From f28e4655ce64d2569141a73c0d5707b6d3670747 Mon Sep 17 00:00:00 2001
From: =?UTF-8?q?=E7=88=B1=E5=9B=A0=E6=96=AF=E5=94=90?=
 <1745525+einsitang@users.noreply.github.com>
Date: Mon, 30 Jun 2025 02:04:15 +0000
Subject: [PATCH 1/4] feat:token case insensitivity and support for separate
 splitting

---
 parser.go    | 63 +++++++++++++++++++++++++++++++++++++++++++++++++++-
 tokenizer.go | 27 +++++++++++++++++++---
 2 files changed, 86 insertions(+), 4 deletions(-)

diff --git a/parser.go b/parser.go
index 003608e..2de550d 100644
--- a/parser.go
+++ b/parser.go
@@ -338,6 +338,48 @@ func (p *parsing) parseNumber() bool {
 	return true
 }
 
+// 忽略大小写对比
+func ignoreCaseEquals(a byte, b byte) bool {
+	if a >= 'a' && a <= 'z' {
+		a += 32
+	}
+
+	if b >= 'a' && b <= 'z' {
+		b += 32
+	}
+
+	return a == b
+}
+
+// ignore case match compares next bytes from data with `r`
+//
+// copy match method add ignore case logic
+func (p *parsing) ignoreCaseMatch(r []byte, seek bool) bool {
+	if ignoreCaseEquals(r[0], p.curr) {
+		if len(r) > 1 {
+			if p.ensureBytes(len(r) - 1) {
+				var i = 1
+				for ; i < len(r); i++ {
+					if !ignoreCaseEquals(r[i], p.str[p.pos+i]) {
+						return false
+					}
+				}
+				if seek {
+					p.pos += i - 1
+					p.next()
+				}
+				return true
+			}
+			return false
+		}
+		if seek {
+			p.next()
+		}
+		return true
+	}
+	return false
+}
+
 // match compares next bytes from data with `r`
 func (p *parsing) match(r []byte, seek bool) bool {
 	if r[0] == p.curr {
@@ -435,13 +477,32 @@ func (p *parsing) parseToken() bool {
 		if toks != nil {
 			start := p.pos
 			for _, t := range toks {
-				if p.match(t.Token, true) {
+				
+				var matchFn func(r []byte, seek bool) bool
+				if t.IgnoreCase {
+					matchFn = p.ignoreCaseMatch
+				} else {
+					matchFn = p.match
+				}
+
+				if matchFn(t.Token, true) {
+					// alone split patch
+					if t.Alone && len(p.str) > start+len(t.Token) {
+						nt := p.str[start+len(t.Token)]
+						if nt >= '0' && nt <= '9' || nt >= 'a' && nt <= 'z' || nt >= 'A' && nt <= 'Z' || nt == '_' {
+							// rollback pos
+							p.pos = p.pos - (len(t.Token))
+							p.curr = p.str[p.pos]
+							continue
+						}
+					}
 					p.token.key = t.Key
 					p.token.offset = p.offset + start
 					p.token.value = t.Token
 					p.emmitToken()
 					return true
 				}
+
 			}
 		}
 	}
diff --git a/tokenizer.go b/tokenizer.go
index 22092c6..99d0e8b 100644
--- a/tokenizer.go
+++ b/tokenizer.go
@@ -70,6 +70,10 @@ type tokenRef struct {
 	Key TokenKey
 	// Token value as is.
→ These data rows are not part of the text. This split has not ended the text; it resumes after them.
## src/rtl/pipe_hazard_ctrl_pkg.sv

```systemverilog
// pipe_hazard_ctrl_pkg
//   Shared types and constants for the pipeline hazard controller:
//   register address width, the x0 register index, reset level,
//   FSM state encoding and the flush-counter type.
//   Ports: none (package).
package pipe_hazard_ctrl_pkg;

  localparam int REG_ADDR_W = 5;
  typedef logic [REG_ADDR_W-1:0] reg_addr_t;

  localparam reg_addr_t ZERO_REG   = '0;
  localparam logic      RST_ENABLE = 1'b0;   // rst_i is active-low

  typedef enum logic [1:0] {
    HAZ_RUN   = 2'd0,
    HAZ_HAZ   = 2'd1,
    HAZ_BUSY  = 2'd2,
    HAZ_FLUSH = 2'd3
  } haz_state_e;

  // FLUSH_LAT tops out at 7, so the reload value FLUSH_LAT-1 fits in 3 bits.
  localparam int FLUSH_CNT_W = 3;
  typedef logic [FLUSH_CNT_W-1:0] flush_cnt_t;

endpackage

```

## src/rtl/pipe_hazard_ctrl_if.sv

```systemverilog
// pipe_hazard_ctrl_if
//   Bundle between the id stage and the hazard controller.
//   master : id-stage side, drives decode info and EX status, receives
//            stall/flush/issue controls.
//   slave  : the hazard controller.
//   Signals: id_valid_i, reg1_re_i, reg1_raddr_i, reg2_re_i, reg2_raddr_i,
//            reg_we_i, reg_waddr_i, ex_busy_i, branch_taken_i (to controller);
//            stall_if_o, stall_id_o, flush_if_o, flush_id_o, issue_o,
//            state_o (from controller).
interface pipe_hazard_ctrl_if;
  import pipe_hazard_ctrl_pkg::*;

  logic      id_valid_i;
  logic      reg1_re_i;
  reg_addr_t reg1_raddr_i;
  logic      reg2_re_i;
  reg_addr_t reg2_raddr_i;
  logic      reg_we_i;
  reg_addr_t reg_waddr_i;
  logic      ex_busy_i;
  logic      branch_taken_i;

  logic       stall_if_o;
  logic       stall_id_o;
  logic       flush_if_o;
  logic       flush_id_o;
  logic       issue_o;
  logic [1:0] state_o;

  modport master (
    output id_valid_i, reg1_re_i, reg1_raddr_i, reg2_re_i, reg2_raddr_i,
           reg_we_i, reg_waddr_i, ex_busy_i, branch_taken_i,
    input  stall_if_o, stall_id_o, flush_if_o, flush_id_o, issue_o, state_o
  );

  modport slave (
    input  id_valid_i, reg1_re_i, reg1_raddr_i, reg2_re_i, reg2_raddr_i,
           reg_we_i, reg_waddr_i, ex_busy_i, branch_taken_i,
    output stall_if_o, stall_id_o, flush_if_o, flush_id_o, issue_o, state_o
  );

endinterface

```

## src/rtl/pipe_hazard_ctrl_sb.sv

```systemverilog
// pipe_hazard_ctrl_sb (hazard scoreboard)
//   Shift register of in-flight register writes, one entry per cycle
//   between ID issue and regfile write, plus two address comparators.
//   Ports:
//     clk_i, rst_i        clock, synchronous active-low reset
//     shift_en            advance the pipe (low while EX is frozen)
//     push_valid/addr     new entry0 contents
//     q1_addr, q2_addr    source addresses to look up
//     q1_match, q2_match  address matches some valid entry
module pipe_hazard_ctrl_sb
  import pipe_hazard_ctrl_pkg::*;
#(
  parameter int WB_DEPTH = 3
) (
  input  logic      clk_i,
  input  logic      rst_i,
  input  logic      shift_en,
  input  logic      push_valid,
  input  reg_addr_t push_addr,
  input  reg_addr_t q1_addr,
  input  reg_addr_t q2_addr,
  output logic      q1_match,
  output logic      q2_match
);

  logic [WB_DEPTH-1:0] valid_q;
  reg_addr_t           addr_q [WB_DEPTH];

  always_ff @(posedge clk_i) begin
    if (rst_i == RST_ENABLE) begin
      valid_q <= '0;
    end else if (shift_en) begin
      for (int k = WB_DEPTH - 1; k > 0; k--) valid_q[k] <= valid_q[k-1];
      valid_q[0] <= push_valid;
    end
  end

  // Address payload needs no reset; it is qualified by valid_q.
  always_ff @(posedge clk_i) begin
    if (shift_en) begin
      for (int k = WB_DEPTH - 1; k > 0; k--) addr_q[k] <= addr_q[k-1];
      addr_q[0] <= push_addr;
    end
  end

  // The last entry is included: the regfile has no write-through, so the
  // value is not readable until the cycle after it retires.
  always_comb begin
    q1_match = 1'b0;
    q2_match = 1'b0;
    for (int k = 0; k < WB_DEPTH; k++) begin
      if (valid_q[k] && (addr_q[k] == q1_addr)) q1_match = 1'b1;
      if (valid_q[k] && (addr_q[k] == q2_addr)) q2_match = 1'b1;
    end
  end

endmodule

```

## src/rtl/pipe_hazard_ctrl.sv

```systemverilog
// pipe_hazard_ctrl
//   Pipeline sequencer for the in-order core (no forwarding). Stalls if/id
//   on RAW hazards against in-flight writes, freezes the pipe while a
//   multi-cycle EX op runs, and flushes if/id for FLUSH_LAT extra cycles
//   after a taken branch.
//   Ports:
//     clk_i   core clock
//     rst_i   synchronous active-low reset
//     bus     pipe_hazard_ctrl_if.slave (decode info in, stall/flush out)
//   Optional (macro HAZARD_STATS_EN): haz_cnt_o, busy_cnt_o, flush_cnt_o,
//     32-bit wrap-around event counters.
//
//   state     | meaning
//   ----------+-----------------------------------------------
//   HAZ_RUN   | normal issue
//   HAZ_HAZ   | last cycle stalled on a RAW hazard
//   HAZ_BUSY  | last cycle frozen by a multi-cycle EX op
//   HAZ_FLUSH | flushing if/id after a redirect
//
//   Outputs are combinational from inputs, state and flush counter; the
//   state only selects the FLUSH behaviour and is otherwise informational.
module pipe_hazard_ctrl
  import pipe_hazard_ctrl_pkg::*;
#(
  parameter int WB_DEPTH  = 3,
  parameter int FLUSH_LAT = 1
) (
  input  logic clk_i,
  input  logic rst_i,
  pipe_hazard_ctrl_if.slave bus
`ifdef HAZARD_STATS_EN
  ,
  output logic [31:0] haz_cnt_o,
  output logic [31:0] busy_cnt_o,
  output logic [31:0] flush_cnt_o
`endif
);

  localparam bit         HAS_FLUSH    = (FLUSH_LAT > 0);
  localparam flush_cnt_t FLUSH_RELOAD = HAS_FLUSH ? flush_cnt_t'(FLUSH_LAT - 1) : '0;

  haz_state_e state_q;
  flush_cnt_t flush_cnt_q;

  logic m1, m2, haz;
  logic sb_shift, sb_push;
  logic issue, stall_if, stall_id, flush_if, flush_id;
  logic haz_stall, busy_stall;

  pipe_hazard_ctrl_sb #(
    .WB_DEPTH (WB_DEPTH)
  ) u_hazard_sb (
    .clk_i      (clk_i),
    .rst_i      (rst_i),
    .shift_en   (sb_shift),
    .push_valid (sb_push),
    .push_addr  (bus.reg_waddr_i),
    .q1_addr    (bus.reg1_raddr_i),
    .q2_addr    (bus.reg2_raddr_i),
    .q1_match   (m1),
    .q2_match   (m2)
  );

  assign haz = bus.id_valid_i &
               ((bus.reg1_re_i & (bus.reg1_raddr_i != ZERO_REG) & m1) |
                (bus.reg2_re_i & (bus.reg2_raddr_i != ZERO_REG) & m2));

  always_comb begin
    issue      = 1'b0;
    stall_if   = 1'b0;
    stall_id   = 1'b0;
    flush_if   = 1'b0;
    flush_id   = 1'b0;
    sb_shift   = 1'b1;
    sb_push    = 1'b0;
    haz_stall  = 1'b0;
    busy_stall = 1'b0;
    if (rst_i == RST_ENABLE) begin
      flush_if = 1'b1;
      flush_id = 1'b1;
    end else if (bus.branch_taken_i || (state_q == HAZ_FLUSH)) begin
      flush_if = 1'b1;
      flush_id = 1'b1;
    end else if (bus.ex_busy_i) begin
      stall_if   = 1'b1;
      stall_id   = 1'b1;
      sb_shift   = 1'b0;
      busy_stall = 1'b1;
    end else if (haz) begin
      // Bubble into EX so the stalled instruction is not issued twice.
      stall_if  = 1'b1;
      stall_id  = 1'b1;
      flush_id  = 1'b1;
      haz_stall = 1'b1;
    end else begin
      issue   = bus.id_valid_i;
      sb_push = bus.id_valid_i & bus.reg_we_i & (bus.reg_waddr_i != ZERO_REG);
    end
  end

  assign bus.issue_o    = issue;
  assign bus.stall_if_o = stall_if;
  assign bus.stall_id_o = stall_id;
  assign bus.flush_if_o = flush_if;
  assign bus.flush_id_o = flush_id;
  assign bus.state_o    = (rst_i == RST_ENABLE) ? HAZ_RUN : state_q;

  always_ff @(posedge clk_i) begin
    if (rst_i == RST_ENABLE) begin
      state_q     <= HAZ_RUN;
      flush_cnt_q <= '0;
    end else if (bus.branch_taken_i) begin
      // A redirect during FLUSH simply reloads the counter.
      if (HAS_FLUSH) begin
        state_q     <= HAZ_FLUSH;
        flush_cnt_q <= FLUSH_RELOAD;
      end else begin
        state_q <= HAZ_RUN;
      end
    end else if (state_q == HAZ_FLUSH) begin
      if (flush_cnt_q == '0) state_q <= HAZ_RUN;
      else                   flush_cnt_q <= flush_cnt_q - 1'b1;
    end else if (bus.ex_busy_i) begin
      state_q <= HAZ_BUSY;
    end else if (haz) begin
      state_q <= HAZ_HAZ;
    end else begin
      state_q <= HAZ_RUN;
    end
  end

`ifdef HAZARD_STATS_EN
  always_ff @(posedge clk_i) begin
    if (rst_i == RST_ENABLE) begin
      haz_cnt_o   <= '0;
      busy_cnt_o  <= '0;
      flush_cnt_o <= '0;
    end else begin
      haz_cnt_o   <= haz_cnt_o   + 32'(haz_stall);
      busy_cnt_o  <= busy_cnt_o  + 32'(busy_stall);
      flush_cnt_o <= flush_cnt_o + 32'(bus.branch_taken_i);
    end
  end
`endif

endmodule
```

## src/flat_wrapper.sv

```systemverilog
// flat-port wrapper written by rule: the top's interface ports become plain ports
module pipe_hazard_ctrl_flat import pipe_hazard_ctrl_pkg::*;
#(
  parameter int WB_DEPTH  = 3,
  parameter int FLUSH_LAT = 1
)
  (clk_i, rst_i, bus_id_valid_i, bus_reg1_re_i, bus_reg1_raddr_i, bus_reg2_re_i, bus_reg2_raddr_i, bus_reg_we_i, bus_reg_waddr_i, bus_ex_busy_i, bus_branch_taken_i, bus_stall_if_o, bus_stall_id_o, bus_flush_if_o, bus_flush_id_o, bus_issue_o, bus_state_o);
  pipe_hazard_ctrl_if bus_i ();
  input  logic clk_i;
  input  logic rst_i;
  input wire logic [$bits(bus_i.id_valid_i)-1:0] bus_id_valid_i;
  input wire logic [$bits(bus_i.reg1_re_i)-1:0] bus_reg1_re_i;
  input wire logic [$bits(bus_i.reg1_raddr_i)-1:0] bus_reg1_raddr_i;
  input wire logic [$bits(bus_i.reg2_re_i)-1:0] bus_reg2_re_i;
  input wire logic [$bits(bus_i.reg2_raddr_i)-1:0] bus_reg2_raddr_i;
  input wire logic [$bits(bus_i.reg_we_i)-1:0] bus_reg_we_i;
  input wire logic [$bits(bus_i.reg_waddr_i)-1:0] bus_reg_waddr_i;
  input wire logic [$bits(bus_i.ex_busy_i)-1:0] bus_ex_busy_i;
  input wire logic [$bits(bus_i.branch_taken_i)-1:0] bus_branch_taken_i;
  output wire logic [$bits(bus_i.stall_if_o)-1:0] bus_stall_if_o;
  output wire logic [$bits(bus_i.stall_id_o)-1:0] bus_stall_id_o;
  output wire logic [$bits(bus_i.flush_if_o)-1:0] bus_flush_if_o;
  output wire logic [$bits(bus_i.flush_id_o)-1:0] bus_flush_id_o;
  output wire logic [$bits(bus_i.issue_o)-1:0] bus_issue_o;
  output wire logic [$bits(bus_i.state_o)-1:0] bus_state_o;
  assign bus_i.id_valid_i = bus_id_valid_i;
  assign bus_i.reg1_re_i = bus_reg1_re_i;
  assign bus_i.reg1_raddr_i = bus_reg1_raddr_i;
  assign bus_i.reg2_re_i = bus_reg2_re_i;
  assign bus_i.reg2_raddr_i = bus_reg2_raddr_i;
  assign bus_i.reg_we_i = bus_reg_we_i;
  assign bus_i.reg_waddr_i = bus_reg_waddr_i;
  assign bus_i.ex_busy_i = bus_ex_busy_i;
  assign bus_i.branch_taken_i = bus_branch_taken_i;
  assign bus_stall_if_o = bus_i.stall_if_o;
  assign bus_stall_id_o = bus_i.stall_id_o;
  assign bus_flush_if_o = bus_i.flush_if_o;
  assign bus_flush_id_o = bus_i.flush_id_o;
  assign bus_issue_o = bus_i.issue_o;
  assign bus_state_o = bus_i.state_o;
  pipe_hazard_ctrl #(.WB_DEPTH(WB_DEPTH), .FLUSH_LAT(FLUSH_LAT)) u_core (.clk_i(clk_i), .rst_i(rst_i), .bus(bus_i));
endmodule
```

## config.mk

```make
export PLATFORM = sky130hd
export DESIGN_NAME = pipe_hazard_ctrl_flat
export DESIGN_NICKNAME = d
export VERILOG_FILES = /design/src/rtl/pipe_hazard_ctrl_pkg.sv /design/src/rtl/pipe_hazard_ctrl_if.sv /design/src/rtl/pipe_hazard_ctrl_sb.sv /design/src/rtl/pipe_hazard_ctrl.sv /design/src/flat_wrapper.sv
export SDC_FILE = /design/constraint.sdc
export NUM_CORES = 1
export LEC_CHECK = 0
export ABC_AREA = 1
export CAP_MARGIN = 30
export CORE_MARGIN = 5
export CORE_UTILIZATION = 53
export CTS_BUF_LIST = sky130_fd_sc_hd__clkbuf_2
export DETAILED_ROUTE_END_ITERATION = 8
export PLACE_DENSITY_LB_ADDON = 0.1
export SLEW_MARGIN = 30
export SYNTH_ARGS = -nofsm -noshare
export SYNTH_HDL_FRONTEND = slang
export SYNTH_SLANG_ARGS = --single-unit
```

## constraint.sdc

```tcl
create_clock -name clk_i -period 2.45 [get_ports clk_i]
set_input_delay 0.6125 -clock clk_i [delete_from_list [all_inputs] [get_ports clk_i]]
set_output_delay 0.6125 -clock clk_i [all_outputs]
set_load 0.02 [all_outputs]
```

; ---- Word level (Yosys, flattened, before mapping)
; Memory sizes are Yosys's and may differ from the RTL's.
; Cells that the tools add are included.
[totals]
ramBits = 15
n_memories = 1
regBits = 8
in_bits = 23
output_inout_bits = 7
[memory_table]
columns = memory, words, width, rd, rd_clocked_by_memory_dff, write_ports, line
row1 = u_core.u_hazard_sb.addr_q, 3, 5, 3, 0, 3, pipe_hazard_ctrl_sb.sv:27  ; reg_addr_t addr_q [WB_DEPTH];
[op_classes]
n_addsub = 1
bitwise_logic = 10
reduce_logical = 13
n_mux = 33
eq_ne = 8
[op_table]
columns = cell, count
row1 = 5-bit equality test, 6
row2 = 1-bit two-way mux, 28
row3 = 5-bit nonzero test, 3
row4 = 2-bit two-way mux, 5
row5 = 1-bit bitwise AND, 7
row6 = 1-bit logical AND, 6
row7 = 3-bit logical NOT, 1
row8 = 3-bit != test (second input constant), 1
row9 = 3-bit by 1-bit subtractor with 3-bit output (second input constant), 1
row10 = 2-bit equality test (second input constant), 1
row11 = 1-bit NOT, 2
row12 = 2-bit AND reduction, 1
row13 = 2-bit OR reduction, 1
row14 = 1-bit logical OR, 1
row15 = 1-bit OR, 1

; ---- Longest topological paths before layout
; An unclocked memory read counts as a cell.
[logic_depth]
ltp_word = 13
depth_mapped = 11
mapped_depth_nobuf = 10

; ---- Hierarchy
; A second synthesis with hierarchy kept.
[unflattened]
cells_unflattened = 230
hier_area_um2 = 1472.7
[modules_own_cells]
columns = mod, area_each_um2, cells_each, n_inst, seq_area_each_um2
row1 = pipe_hazard_ctrl_sb, 1086.0, 167, 1, 510.5
row2 = pipe_hazard_ctrl, 386.6, 63, 1, 100.1

; ---- Worst setup path after synthesis
; Ideal clock, no wire load.
[synth_timing]
path_type = input port to output port
from = input port rst_i
to = output port bus_stall_if_o
path_slack_ns = -0.001
path_stages = 8
required_time_ns = 1.837
arrival_ns = 1.838
cell_sequence = buf_2 -> nand2_2 -> nor2_2 -> inv_2 -> nor2_2 -> inv_2 -> o21ai_1 -> buf_4
[synth_between]
elab_chain_cells = 1
[synth_rtl]
columns = item, line
row1 = "start, declared", flat_wrapper.sv:10  ; input logic rst_i;
row2 = 1-bit two-way mux, -
row3 = "end, declared", flat_wrapper.sv:20  ; output wire logic [$bits(bus_i.stall_if_o)-1:0] bus_stall_if_o;
; Every way passes these cells.

==> impl_metrics.tcl <==
set metrics [dict create \
    ys_seq_elements 23 \
    vias 1457 \
    grt_pass1_wl_um 5910 \
    worstSetupStartpoint "u_core.u_hazard_sb.addr_q[0][5]" \
    drt_iter0_drc 72 \
    numCtsBuffers 3 \
    path_buf_inv 2 \
    pre_cts_ws_ns -0.820 \
    required_ns 1.84 \
    io_buffers 29 \
    ant_nets 0 \
    top_level_ports 30 \
    worst_slack_ns 0.00980 \
    worstHoldPathCells 1 \
    insertion_delay_ns 0.33 \
    total_power_mw 0.807 \
    slowest_stage "edfxtp_1" \
    post_drt_wl_per_cell_um 11.8 \
    ys_top_cells_by_count "nand2_1, inv_1, nor2_1, edfxtp_1, inv_2" \
    fin_worst_skew_ns 0.00223 \
    yosys_warnings 0 \
    hpwl_um 2740 \
    yosysMostFrequentCell "nand2_1" \
    r2r_start "u_core.flush_cnt_q[0]" \
    finalSetupViolCount 0 \
    max_slew_margin_pct 74.1 \
    timing.final.crit_share_pct 99.6 \
    postSynthAreaPerCell_um2 6.74 \
    arrival_ns 1.83 \
    worst_pin_slew_ns 0.387 \
    dp.cells 289 \
    die_h_um 62.6 \
    wl_um 3460 \
    gp_congestion 0.939 \
    netlist_area_um2 1470 \
    syn_nets 243 \
    dpl_cell_area_um2 1890 \
    hold_path.startpoint "u_core.flush_cnt_q[0]" \
    multi_input_area_um2 728 \
    synthesis.instances 218 \
    grt_antenna_before_repair 0 \
    clockRootBuffer "clkbuf_2" \
    r2r_cells 8 \
    fp.dieArea_um2 3920 \
    clock-sinks 23 \
    pwr_density_cell_nw_per_um2 419 \
    num_antenna_cells 0 \
    max-clock-path-buffers 2 \
    maxSlewViolCount 0 \
    grt_usage_pct 18.3 \
    synth_ff_type "edfxtp_1" \
    initial_core_util_pct 54.2 \
    path_depth 11 \
    timing.fmax_ghz 0.410 \
    rrSetupSlack_ns 0.94 \
    peakVddDrop_v 0.000441 \
    path_max_fanout 5 \
    drive_above_1_share_pct 24.0 \
    timing.final.hold_violations 0 \
    synth_edf_count 15 \
    stdcell_area_um2 1930 \
    cp_top_family "simple AND/OR/NAND/NOR gates" \
    hold_ws_ns 0.466 \
    start_kind "flop" \
    vias_per_cell 4.96 \
    holdPathEnd "u_core.flush_cnt_q[0]" \
    cp-end-kind "output port" \
    fillers 253 \
    synth_top_area_share_pct 30.7 \
    drcViolationCount 0 \
    layout.area.seq_um2 611 \
    yosysUniqueCellTypes 22 \
    worst-setup-path-type "reg -> out" \
    grt_max_degree 20 \
    path_cells "inv_1, nand2_1, nand2_1, nor2_1, nand3_1, nand3_2, nand2_2, nand2_2, nand2_2, o21ai_1, buf_4" \
    post-route-min-period_ns 2.44 \
    overflow 0 \
    p_leak_nw 0.986 \
    async_reset_ff_share_pct 0 \
    utilization_pct 71.1 \
    synth_top_area_cell "edfxtp_1" \
    grt_pass1_vias 1431 \
    instances_no_fill 294 \
    rows 19 \
    maxCapViolations 0 \
    path_clk_slew_ns 0.21 \
    setup_tns_ns 0 \
    path_common_cell "nand2_2" \
    die-width_um 62.6 \
    status "completed" \
    coreArea_um2 2710 \
    synth-seq-area-share_pct 41.6 \
    cts_tree "yes" \
    hold_class "reg -> reg" \
    r2r_end "u_core.state_q[1]" \
    firstDrtPassIters 4 \
    area_growth_pct 31.1 \
    h-tree-depth 1 \
    rsz0062_at_grt "yes" \
    slowest_delay_ns 0.48 \
    synth_area_leaders "edfxtp_1, nand2_1, dfxtp_1" \
    fin_nets 289 \
]
-- cells in the final DEF, fill, tap and decap left out, types with 3 or more instances in the layout --
cell | netlist | routed
clkdlybuf4s15_2 | 0 | 6
nand2_2 | 4 | 5
dfxtp_1 | 8 | 8
clkdlybuf4s50_1 | 0 | 12
buf_2 | 1 | 3
nor2_2 | 5 | 5
inv_2 | 13 | 13
nand4_1 | 5 | 5
edfxtp_1 | 15 | 15
o21ai_1 | 6 | 7
inv_1 | 26 | 26
buf_6 | 0 | 3
a211oi_1 | 3 | 3
nand3_1 | 7 | 7
buf_4 | 1 | 15
nor2_1 | 26 | 25
clkbuf_2 | 0 | 5
nand2_1 | 82 | 81
-- routing by layer --
layer | track usage [%] | vias to the layer above | wire (um)
met5 | 0 | - | 0
met4 | 8.22 | 0 | 87
met3 | 3.06 | 10 | 174
met2 | 30.1 | 45 | 1630
met1 | 23.4 | 633 | 1570
li1 | - | 769 | -
-- logic make-up (layout without fill, tap and decap cells) --
logic type               after synthesis  in the layout  share of synthesized area (%)
AO/OA/AOI/OAI                         19             19                           7.41
AND/OR/NAND/NOR                      133            133                           38.5
flip-flops                            23             23                           41.6
buffers and inverters                 41             86                           10.8
adder cells (fa/ha/maj)                2              2                           1.70
-- area by class of cell --
cell class | count | share of cell area [%]
timing repair buffer | 43 | 19.8
tap | 31 | 2.01
clock buffer | 4 | 1.04
inverter | 39 | 7.60
multi-input combinational | 154 | 37.8
sequential | 23 | 31.7
-- repair_timing --
item / in CTS / in global routing
pin swaps: 13 / 6
buffers inserted: 1 / 0
gates resized for setup: 61 / 8
endpoints found under the hold margin: 0 / 0
endpoints found under the setup margin: 7 / 5
hold buffers: 0 / 0
-- worst reg2reg max path, stage by stage, from the launching register on --
cell and delay (ns):
dfxtp_1 0.39, inv_1 0.05, ha_1 0.19, ha_1 0.17, nor2_1 0.32, nor2_1 0.13, o21ai_0 0.11, nand2_1 0.07
inv_1 0.05
-- power breakdown --
| part | leakage [nW] | total (mW) | switching [mW] | internal, mW |
|---|---|---|---|---|
| combinational | 0.748 | 0.190 | 0.104 | 0.0859 |
| sequential | 0.221 | 0.463 | 0.0229 | 0.440 |
| clock | 0.0166 | 0.154 | 0.111 | 0.0432 |
| total | 0.986 | 0.807 | 0.238 | 0.569 |
-- registers in the layout, summed over array words and instances (netlist names) --
signal	count
u_core.flush_cnt_q	3
u_core.u_hazard_sb.valid_q	3
u_core.state_q	2
u_core.u_hazard_sb.addr_q	15
-- worst max-delay path by stage --
stage / endpoint / slack (ns)
4_1_cts: bus_stall_id_o / -0.003
5_1_grt: bus_stall_if_o / -0.11
6_report: bus_flush_id_o / 0.01
3_3_place_gp: bus_flush_id_o / -0.78
3_5_place_dp: bus_flush_id_o / -0.82
2_1_floorplan: bus_stall_if_o / 0.14
Note: power is estimated with default switching activity, not from simulation.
Should be unique.
 	Token []byte
+	// Token Alone flag, with true mean token only split with Non-continuous string
+	Alone bool
+	// ignore token case
+	IgnoreCase bool
 }
 
 // QuoteInjectSettings describes open injection token and close injection token.
@@ -206,18 +210,35 @@ func (t *Tokenizer) AllowNumberUnderscore() *Tokenizer {
 	return t
 }
 
+type DefineTokenOption func(*tokenRef)
+
+func AloneTokenOption(ref *tokenRef) {
+	ref.Alone = true
+}
+
+func InsensitiveTokenOption(ref *tokenRef) {
+	ref.IgnoreCase = true
+}
+
 // DefineTokens add custom token.
 // The `key` is the identifier of `tokens`, `tokens` — slice of tokens as string.
 // If a key already exists, tokens will be rewritten.
-func (t *Tokenizer) DefineTokens(key TokenKey, tokens []string) *Tokenizer {
+func (t *Tokenizer) DefineTokens(key TokenKey, tokens []string, options ...DefineTokenOption) *Tokenizer {
 	var tks []*tokenRef
 	if key < 1 {
 		return t
 	}
 	for _, token := range tokens {
 		ref := tokenRef{
-			Key:   key,
-			Token: s2b(token),
+			Key:        key,
+			Token:      s2b(token),
+			Alone:      false,
+			IgnoreCase: false,
+		}
+		if len(options) > 0 {
+			for _, option := range options {
+				option(&ref)
+			}
 		}
 		head := ref.Token[0]
 		tks = append(tks, &ref)

From 296e054a608559967c4197568c686a5192797f76 Mon Sep 17 00:00:00 2001
From: =?UTF-8?q?=E7=88=B1=E5=9B=A0=E6=96=AF=E5=94=90?=
 <1745525+einsitang@users.noreply.github.com>
Date: Mon, 30 Jun 2025 02:12:52 +0000
Subject: [PATCH 2/4] Initial commit


From 982a7a9de7189567bfcce8d22607850b9eb8e81e Mon Sep 17 00:00:00 2001
From: =?UTF-8?q?=E7=88=B1=E5=9B=A0=E6=96=AF=E5=94=90?=
 <1745525+einsitang@users.noreply.github.com>
Date: Mon, 30 Jun 2025 11:05:57 +0000
Subject: [PATCH 3/4] feat: add ignore case support for token parsing and
 enhance tests

refactor: rename ignoreCaseAlphabet to upperCaseAlphabet for clarity
---
 parser.go         | 25 +++++++++++++++++--------
 tokenizer.go      | 31 ++++++++++++++++++++++---------
 tokenizer_test.go | 24 +++++++++++++++++++++++-
 3 files changed, 62 insertions(+), 18 deletions(-)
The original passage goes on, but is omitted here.